GOAL OF THE EXERCISE →
Print, in exact form, the lines below from the one containing "export GPL_ROUTABILITY_DRIVEN = 1" through the one containing "set_input_delay 0.5400 -clock", and omit all others.

AVAILABLE RECORDS →
--- START ---

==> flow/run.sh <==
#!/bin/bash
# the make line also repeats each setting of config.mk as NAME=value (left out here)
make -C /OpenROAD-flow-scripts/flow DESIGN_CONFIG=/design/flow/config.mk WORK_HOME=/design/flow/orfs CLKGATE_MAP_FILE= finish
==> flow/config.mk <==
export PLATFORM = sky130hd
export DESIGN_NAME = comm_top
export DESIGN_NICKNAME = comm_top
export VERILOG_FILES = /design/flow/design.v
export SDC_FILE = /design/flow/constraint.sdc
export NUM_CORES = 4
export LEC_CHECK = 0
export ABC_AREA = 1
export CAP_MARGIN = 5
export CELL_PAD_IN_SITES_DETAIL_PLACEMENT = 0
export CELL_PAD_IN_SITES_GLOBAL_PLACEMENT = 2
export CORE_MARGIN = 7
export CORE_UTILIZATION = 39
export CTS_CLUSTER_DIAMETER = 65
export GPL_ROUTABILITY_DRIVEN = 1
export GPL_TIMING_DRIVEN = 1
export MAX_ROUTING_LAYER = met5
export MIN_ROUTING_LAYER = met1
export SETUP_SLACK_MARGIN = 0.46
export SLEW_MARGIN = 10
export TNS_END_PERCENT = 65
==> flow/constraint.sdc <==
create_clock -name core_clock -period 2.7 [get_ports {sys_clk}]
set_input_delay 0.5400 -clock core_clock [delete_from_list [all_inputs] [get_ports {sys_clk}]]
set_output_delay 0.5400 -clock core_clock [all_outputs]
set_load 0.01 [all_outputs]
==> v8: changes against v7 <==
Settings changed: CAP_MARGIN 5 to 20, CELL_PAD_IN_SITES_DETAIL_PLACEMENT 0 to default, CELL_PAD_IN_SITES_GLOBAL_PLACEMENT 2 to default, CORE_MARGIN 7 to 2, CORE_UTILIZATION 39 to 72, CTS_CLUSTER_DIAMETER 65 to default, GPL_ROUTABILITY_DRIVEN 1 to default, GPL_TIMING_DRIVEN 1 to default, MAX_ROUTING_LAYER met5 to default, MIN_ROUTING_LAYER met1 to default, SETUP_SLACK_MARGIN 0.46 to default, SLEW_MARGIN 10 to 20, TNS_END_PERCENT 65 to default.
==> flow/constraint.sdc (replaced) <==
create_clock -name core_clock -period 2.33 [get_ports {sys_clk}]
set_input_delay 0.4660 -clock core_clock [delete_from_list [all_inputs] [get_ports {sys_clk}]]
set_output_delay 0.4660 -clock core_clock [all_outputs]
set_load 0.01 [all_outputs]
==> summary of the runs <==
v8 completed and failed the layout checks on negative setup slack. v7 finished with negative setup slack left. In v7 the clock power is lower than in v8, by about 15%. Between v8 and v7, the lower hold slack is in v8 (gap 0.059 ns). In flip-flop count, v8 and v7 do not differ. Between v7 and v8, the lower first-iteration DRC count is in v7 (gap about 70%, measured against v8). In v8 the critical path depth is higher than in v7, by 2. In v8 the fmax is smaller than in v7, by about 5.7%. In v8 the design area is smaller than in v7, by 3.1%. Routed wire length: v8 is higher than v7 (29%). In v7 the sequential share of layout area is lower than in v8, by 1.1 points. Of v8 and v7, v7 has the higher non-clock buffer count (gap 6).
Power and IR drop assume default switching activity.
==> job 6468: inputs <==
==> flow/design.v <==
module cl_builder
#(
    parameter DATA_WIDTH = 32,
    parameter DATA_PER_CL = 16,
    parameter CL_WIDTH = 512,
    parameter EVICTION_POLICY = "ALL_ZEROS"  
)
(
    input logic clk,
    input logic reset,
    input logic evict,
    input logic data_wr,
    input logic [DATA_WIDTH - 1 : 0 ] data_in,
    output logic out_cl_valid,
    output logic [CL_WIDTH - 1 : 0 ] out_cl
);
    logic                       build_data_valid    [DATA_PER_CL];
    logic [DATA_WIDTH - 1 : 0 ] build_cl            [DATA_PER_CL];
    logic [DATA_PER_CL - 1 : 0][DATA_WIDTH - 1 : 0 ] out_cl_elements;
    logic build_cl_full;
    assign build_cl_full = build_data_valid[DATA_PER_CL-1];
    assign out_cl = out_cl_elements;
    always_ff @(posedge clk) begin
        out_cl_valid <= build_cl_full || evict;
        if (data_wr) begin
            build_cl[0]         <= data_in;
            build_data_valid[0] <= 1;
        end
        else if (build_cl_full || evict || reset) begin
            build_data_valid[0] <= 0;
        end
        for (int i = 1; i < DATA_PER_CL; i++) begin
            if (build_cl_full || evict || reset) begin
                build_data_valid[i] <= 0;
            end
            else if (data_wr) begin
                build_data_valid[i] <= build_data_valid[i-1];
            end
            if (data_wr) begin
                build_cl[i] <= build_cl[i-1];
            end
        end
        for (int i = 0; i < DATA_PER_CL; i++) begin
            if (build_data_valid[i]) begin
                out_cl_elements[i] <= build_cl[i];
            end
            else begin
                if (EVICTION_POLICY == "ALL_ZEROS") begin
                    out_cl_elements[i] <= '0;
                end
                else if (EVICTION_POLICY == "ALL_ONES") begin
                    out_cl_elements[i] <= '1;
                end
            end
        end
    end
endmodule
==> flow/design.v <==
module datapath (
    part,
    clock,
    value,
    positive,
    reset,
    counter,
    result
);
    input part;
    input clock;
    input [15:0] value;
    input positive;
    input reset;
    output [15:0] counter;
    output [15:0] result;
    wire [15:0] _65 = 16'b0000000000000000;
    wire [15:0] _64 = 16'b0000000000000000;
    wire _102;
    wire _100;
    wire _101;
    wire _103;
    wire [15:0] _104;
    wire _96;
    wire _92;
    wire _93;
    wire _90;
    wire _91;
    wire _94;
    wire _95;
    wire _97;
    wire [15:0] _98;
    wire _86;
    wire _84;
    wire _81;
    wire _82;
    wire _79;
    wire _80;
    wire _83;
    wire _85;
    wire _87;
    wire [15:0] _88;
    wire [41:0] _73 = 42'b000000000000000000000010100011110101110001;
    wire [25:0] _71 = 26'b00000000000000000000000000;
    wire [41:0] _72;
    wire [83:0] _74;
    wire [57:0] _75;
    wire [25:0] _70 = 26'b00000000000000000000000000;
    wire [83:0] _76;
    wire [15:0] _77;
    wire [15:0] _78;
    wire [15:0] _89;
    wire [15:0] _99;
    wire [15:0] _105;
    wire [15:0] _67 = 16'b0000000000000001;
    wire [15:0] _68;
    wire [15:0] _62 = 16'b0000000000000000;
    wire [15:0] _58 = 16'b0000000001100100;
    wire [41:0] _53 = 42'b000000000000000000000010100011110101110001;
    wire [25:0] _51 = 26'b00000000000000000000000000;
    wire [41:0] _52;
    wire [83:0] _54;
    wire [57:0] _55;
    wire [25:0] _50 = 26'b00000000000000000000000000;
    wire [83:0] _56;
    wire [15:0] _57;
    wire [31:0] _59;
    wire [15:0] _60;
    wire [15:0] _48 = 16'b0000000000110010;
    wire [15:0] _44 = 16'b0000000001100100;
    wire [41:0] _39 = 42'b000000000000000000000010100011110101110001;
    wire [25:0] _37 = 26'b00000000000000000000000000;
    wire [41:0] _38;
    wire [83:0] _40;
    wire [57:0] _41;
    wire [25:0] _36 = 26'b00000000000000000000000000;
    wire [83:0] _42;
    wire [15:0] _43;
    wire [31:0] _45;
    wire [15:0] _46;
    wire [15:0] _34;
    wire [15:0] _29 = 16'b0000000001100100;
    wire [41:0] _24 = 42'b000000000000000000000010100011110101110001;
    wire [25:0] _22 = 26'b00000000000000000000000000;
    wire [41:0] _23;
    wire [83:0] _25;
    wire [57:0] _26;
    wire [25:0] _21 = 26'b00000000000000000000000000;
    wire [83:0] _27;
    wire [15:0] _28;
    wire [31:0] _30;
    wire [15:0] _31;
    wire [15:0] _32;
    wire [15:0] _19 = 16'b0000000001100100;
    wire [15:0] _20;
    wire [15:0] _33;
    wire [15:0] _35;
    wire [15:0] _47;
    wire [15:0] _49;
    wire [15:0] _61;
    wire _63;
    wire [15:0] _69;
    wire _2;
    wire [15:0] _106;
    wire [15:0] _107;
    wire [15:0] _3;
    reg [15:0] _66;
    wire vdd = 1'b1;
    wire [15:0] _16 = 16'b0000000000000000;
    wire [15:0] _15 = 16'b0000000000000000;
    wire _6;
    wire [15:0] _137 = 16'b0000000000110010;
    wire [15:0] _133 = 16'b0000000001100100;
    wire [41:0] _128 = 42'b000000000000000000000010100011110101110001;
    wire [25:0] _126 = 26'b00000000000000000000000000;
    wire [41:0] _127;
    wire [83:0] _129;
    wire [57:0] _130;
    wire [25:0] _125 = 26'b00000000000000000000000000;
    wire [83:0] _131;
    wire [15:0] _132;
    wire [31:0] _134;
    wire [15:0] _135;
    wire [15:0] _123;
    wire [15:0] _118 = 16'b0000000001100100;
    wire [41:0] _113 = 42'b000000000000000000000010100011110101110001;
    wire [25:0] _111 = 26'b00000000000000000000000000;
    wire [41:0] _112;
    wire [83:0] _114;
    wire [57:0] _115;
    wire [25:0] _110 = 26'b00000000000000000000000000;
    wire [83:0] _116;
    wire [15:0] _117;
    wire [31:0] _119;
    wire [15:0] _120;
    wire [15:0] _8;
    wire [15:0] _121;
    wire [15:0] _108 = 16'b0000000001100100;
    wire [15:0] _109;
    wire [15:0] _122;
    wire _10;
    wire [15:0] _124;
    wire [15:0] _136;
    wire _12;
    wire [15:0] _138;
    wire [15:0] _13;
    reg [15:0] _18;
    assign _102 = _49 == _62;
    assign _100 = _18 == _62;
    assign _101 = ~ _100;
    assign _103 = _101 & _102;
    assign _104 = _103 ? _67 : _62;
    assign _96 = _49 < _18;
    assign _92 = _49 == _62;
    assign _93 = ~ _92;
    assign _90 = _18 == _62;
    assign _91 = ~ _90;
    assign _94 = _91 & _93;
    assign _95 = _94 & _10;
    assign _97 = _95 & _96;
    assign _98 = _97 ? _67 : _62;
    assign _86 = _18 < _49;
    assign _84 = ~ _10;
    assign _81 = _49 == _62;
    assign _82 = ~ _81;
    assign _79 = _18 == _62;
    assign _80 = ~ _79;
    assign _83 = _80 & _82;
    assign _85 = _83 & _84;
    assign _87 = _85 & _86;
    assign _88 = _87 ? _67 : _62;
    assign _72 = { _71, _8 };
    assign _74 = _72 * _73;
    assign _75 = _74[83:26];
    assign _76 = { _70, _75 };
    assign _77 = _76[15:0];
    assign _78 = _66 + _77;
    assign _89 = _78 + _88;
    assign _99 = _89 + _98;
    assign _105 = _99 + _104;
    assign _68 = _66 + _67;
    assign _52 = { _51, _49 };
    assign _54 = _52 * _53;
    assign _55 = _54[83:26];
    assign _56 = { _50, _55 };
    assign _57 = _56[15:0];
    assign _59 = _57 * _58;
    assign _60 = _59[15:0];
    assign _38 = { _37, _35 };
    assign _40 = _38 * _39;
    assign _41 = _40[83:26];
    assign _42 = { _36, _41 };
    assign _43 = _42[15:0];
    assign _45 = _43 * _44;
    assign _46 = _45[15:0];
    assign _34 = _18 + _32;
    assign _23 = { _22, _8 };
    assign _25 = _23 * _24;
    assign _26 = _25[83:26];
    assign _27 = { _21, _26 };
    assign _28 = _27[15:0];
    assign _30 = _28 * _29;
    assign _31 = _30[15:0];
    assign _32 = _8 - _31;
    assign _20 = _18 + _19;
    assign _33 = _20 - _32;
    assign _35 = _10 ? _34 : _33;
    assign _47 = _35 - _46;
    assign _49 = _12 ? _48 : _47;
    assign _61 = _49 - _60;
    assign _63 = _61 == _62;
    assign _69 = _63 ? _68 : _66;
    assign _2 = part;
    assign _106 = _2 ? _105 : _69;
    assign _107 = _12 ? _62 : _106;
    assign _3 = _107;
    always @(posedge _6) begin
        _66 <= _3;
    end
    assign _6 = clock;
    assign _127 = { _126, _124 };
    assign _129 = _127 * _128;
    assign _130 = _129[83:26];
    assign _131 = { _125, _130 };
    assign _132 = _131[15:0];
    assign _134 = _132 * _133;
    assign _135 = _134[15:0];
    assign _123 = _18 + _121;
    assign _112 = { _111, _8 };
    assign _114 = _112 * _113;
    assign _115 = _114[83:26];
    assign _116 = { _110, _115 };
    assign _117 = _116[15:0];
    assign _119 = _117 * _118;
    assign _120 = _119[15:0];
    assign _8 = value;
    assign _121 = _8 - _120;
    assign _109 = _18 + _108;
    assign _122 = _109 - _121;
    assign _10 = positive;
    assign _124 = _10 ? _123 : _122;
    assign _136 = _124 - _135;
    assign _12 = reset;
    assign _138 = _12 ? _137 : _136;
    assign _13 = _138;
    always @(posedge _6) begin
        _18 <= _13;
    end
    assign counter = _18;
    assign result = _66;
endmodule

--- END ---

YOUR SOLUTION →
export GPL_ROUTABILITY_DRIVEN = 1
export GPL_TIMING_DRIVEN = 1
export MAX_ROUTING_LAYER = met5
export MIN_ROUTING_LAYER = met1
export SETUP_SLACK_MARGIN = 0.46
export SLEW_MARGIN = 10
export TNS_END_PERCENT = 65
==> flow/constraint.sdc <==
create_clock -name core_clock -period 2.7 [get_ports {sys_clk}]
set_input_delay 0.5400 -clock core_clock [delete_from_list [all_inputs] [get_ports {sys_clk}]]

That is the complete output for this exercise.